Breaking Upwards

The problem with movies about open relationships is not unlike the problem with the relationships themselves: their unconventional nature has a way of sabotaging them, and their failure reflects poorly, and maybe unfairly, on even attempting it.

To its credit, Breaking Upwards is less about the gimmick of an open relationship than a couple unsure of where to go next. Zoe (Zoe Lister-Jones) and Daryl (Daryl Wein), in their early 20s, have been together for four years. Still affectionate but bored and a little antsy, they decide to halve their commitment. They will be together four days a week, and apart for three. They make lists of what this will accomplish: independence, trying new things. Daryl quietly crosses out “seeing other people” when he realizes it’s not on Zoe’s list.

It’s on her mind, though, and Daryl’s, and they both stumble through new flirtations and corresponding jealousy. They make an effectively contentious couple, prickly but not so miserable that they cease to make sense. Daryl’s whininess seems born of an earnest frustration; Zoe grouses about being the shortest actress at an audition, and shoos away people who try to touch her face.

Despite this specificity, though, Breaking Upwards moves through a haze. While Daryl and Zoe plan their separation with meticulous rules and goals, the movie is haphazardly assembled; scenes feel disconnected, with little logical progression. The narrative has more drive and focus than the mumblecore movies focused on artist-class, bike-riding, romantically confused 20somethings. Yet even with actors behind the camera and fully invested in the material — Wein directed the film, and co-wrote it with Peter Duchan and Lister-Jones, basing it on their real-life relationship and using their real names — the movie wanders.

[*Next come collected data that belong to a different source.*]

From an optimization exercise on the open Yosys and OpenROAD flow, aimed at small area, a short achievable clock period and few clock cycles per item; shortcuts taken in it are not production practice.
RTL that was checked went through simulation tests only; none was proved equivalent to the original.

==> flow/design.v <==
module cordic_core (
    input  wire        clk,
    input  wire        rst,
    input  wire        start,
    input  wire [15:0] angle,
    output wire [15:0] sin_out,
    output wire [15:0] cos_out,
    output reg         busy
);
    reg  [15:0] u, v;        
    reg  [12:0] z;           
    reg  [3:0]  j;           
    reg         pu, pv;      
    reg         lpu, lpv;    
    reg         nu;          
    reg         dv;          
    reg         cu0, cu1;    
    reg         cv0, cv1;    
    assign sin_out = u;
    assign cos_out = v;
    wire acc = start & ~busy;
    wire [13:0] th = angle[13:0];
    wire        d1 = th[13];
    wire        d2 = d1 ? (th >= 14'd13028) : (th >= 14'd3356);
    reg  [15:0] x3, y3;
    reg  [12:0] c3;          
    always @(*) begin
        case ({d1, d2})
            2'b00: begin x3 = 16'd16170; y3 = 16'd1245;  c3 = 13'd801;  end
            2'b01: begin x3 = 16'd13682; y3 = 16'd8707;  c3 = 13'd5911; end
            2'b10: begin x3 = 16'd8707;  y3 = 16'd13682; c3 = 13'd2281; end
            default: begin x3 = 16'd1245; y3 = 16'd16170; c3 = 13'd7391; end
        endcase
    end
    wire [15:0] uini = (angle[14] ? x3 : y3) ^ {16{angle[15]}};
    wire [15:0] vini = (angle[14] ? y3 : x3) ^ {16{angle[15] ^ angle[14]}};
    wire [12:0] at =
        (j == 4'd0)  ? 13'd1297 :
        (j == 4'd1)  ? 13'd651 :
        (j == 4'd2)  ? 13'd326 :
        (j == 4'd3)  ? 13'd163 :
        (j == 4'd4)  ? 13'd81 :
        (j == 4'd5)  ? 13'd41 :
        (j == 4'd6)  ? 13'd20 :
        (j == 4'd7)  ? 13'd10 :
        (j == 4'd8)  ? 13'd5 :
        (j == 4'd9)  ? 13'd3 :
        (j == 4'd10) ? 13'd1 :
        (j == 4'd11) ? 13'd1 : 13'd0;
    wire        d    = ~z[12];                  
    wire        zsub = ~busy | d;
    wire [12:0] za   = busy ? z : angle[12:0];
    wire [12:0] zb   = (busy ? at : c3) ^ {13{zsub}};
    wire [12:0] znxt;
    zadd ZADD (.a(za), .b(zb), .c(zsub), .y(znxt));
    wire        subu = nu ^ pv;
    wire        subv = dv ^ pu;
    wire        mu   = nu;
    wire        mv   = dv;
    wire        fixu = lpu & subu;
    wire        fixv = lpv & subv;
    wire        ciu  = nu ? cu1 : cu0;          
    wire        civ  = dv ? cv1 : cv0;          
    wire        fu   = (~busy | fixu) ? mu : v[15];
    wire        fv   = (~busy | fixv) ? mv : u[15];
    wire [12:0] sv1 = j[0] ? {fu, v[15:4]} : v[15:3];
    wire [12:0] sv2 = j[1] ? {{2{fu}}, sv1[12:2]} : sv1;
    wire [12:0] sv3 = j[2] ? {{4{fu}}, sv2[12:4]} : sv2;
    wire [12:0] sv4 = j[3] ? {{8{fu}}, sv3[12:8]} : sv3;
    wire [12:0] su1 = j[0] ? {fv, u[15:4]} : u[15:3];
    wire [12:0] su2 = j[1] ? {{2{fv}}, su1[12:2]} : su1;
    wire [12:0] su3 = j[2] ? {{4{fv}}, su2[12:4]} : su2;
    wire [12:0] su4 = j[3] ? {{8{fv}}, su3[12:8]} : su3;
    wire [15:0] opu = ({{3{fu}}, sv4} ^ {16{mu}}) ^ {14'd0, fixu, 1'b0};
    wire [15:0] opv = ({{3{fv}}, su4} ^ {16{mv}}) ^ {14'd0, fixv, 1'b0};
    wire [15:0] unxt, vnxt;
    uvadd UADD (.a(u), .b(opu), .c(ciu), .y(unxt));
    uvadd VADD (.a(v), .b(opv), .c(civ), .y(vnxt));
    wire lastn = busy & (j == 4'd10);           
    wire busyn = acc | (busy & (j != 4'd11));
    wire pun   = busy ? pu : angle[15];
    wire pvn   = busy ? pv : angle[15] ^ angle[14];
    wire ku    = pvn ^ (lastn & pun);            
    wire kv    = pun ^ (lastn & pvn);            
    wire [3:0] jn = busy ? ((j == 4'd11) ? 4'd13 : j + 4'd1) : (acc ? 4'd0 : 4'd13);
    always @(posedge clk or posedge rst) begin
        if (rst)
            busy <= 1'b0;
        else
            busy <= busyn;
    end
    always @(posedge clk) begin
        j   <= jn;
        lpu <= lastn & pun;
        lpv <= lastn & pvn;
        pu  <= pun;
        pv  <= pvn;
        z   <= znxt;
        nu  <= busyn & znxt[12];
        dv  <= ~znxt[12];
        cu0 <= busyn & ku;
        cu1 <= busyn & ~ku;
        cv0 <= busyn & kv;
        cv1 <= busyn & ~kv;
        u   <= acc ? uini : unxt;
        v   <= acc ? vini : vnxt;
    end
endmodule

At times, its grasp of time and incident feels downright hazy. In one scene, Daryl meets an alluring young woman named Erika (Olivia Thirlby) at a synagogue meet-and-greet, and declines her invitation to hang out with her friends. Thirty minutes later in movie time (and after an indeterminate amount of time in the characters’ lives), we see Daryl and Erika making out. Then she vanishes from the film, except as vague jealousy fodder.

Hiring Thirlby, a wonderful actress, to play a couple of 30-second scenes is puzzling, bordering on perverse, but consistent with the unfocused social circle the movie provides for Daryl and Zoe. Friends and potential hook-ups are introduced only to disappear, or pop back up after long absences. Their parents provide a more constant presence (Peter Friedman plays Daryl’s father), particularly their mothers (Julie White and Andrea Martin). Daryl and Zoe are native New Yorkers, with families readily available for face-to-face counseling rather than distant phone calls (Daryl even sort of lives at home, somewhere in Manhattan).

These unusually frank parent-child relationships have a testy, off-kilter humor, and so do many stray moments and snatches of dialogue throughout Breaking Upwards. Despite the potential for navel-gazing, it feels more expansively detailed than a diary entry; the photography captures a vivid New York, with bright, saturated colors and glaring whites, making the most of the film’s DIY look.

It’s all the more disappointing, then, that the film loses energy. By the time Zoe and Daryl begin to explore an open relationship in earnest, the movie has only offered some predictable resentment and lots of petty sniping. Opening up their relationship and spending time apart does not, unsurprisingly, provide an escape from ennui. Neither does it save Breaking Upwards from disappointing tedium.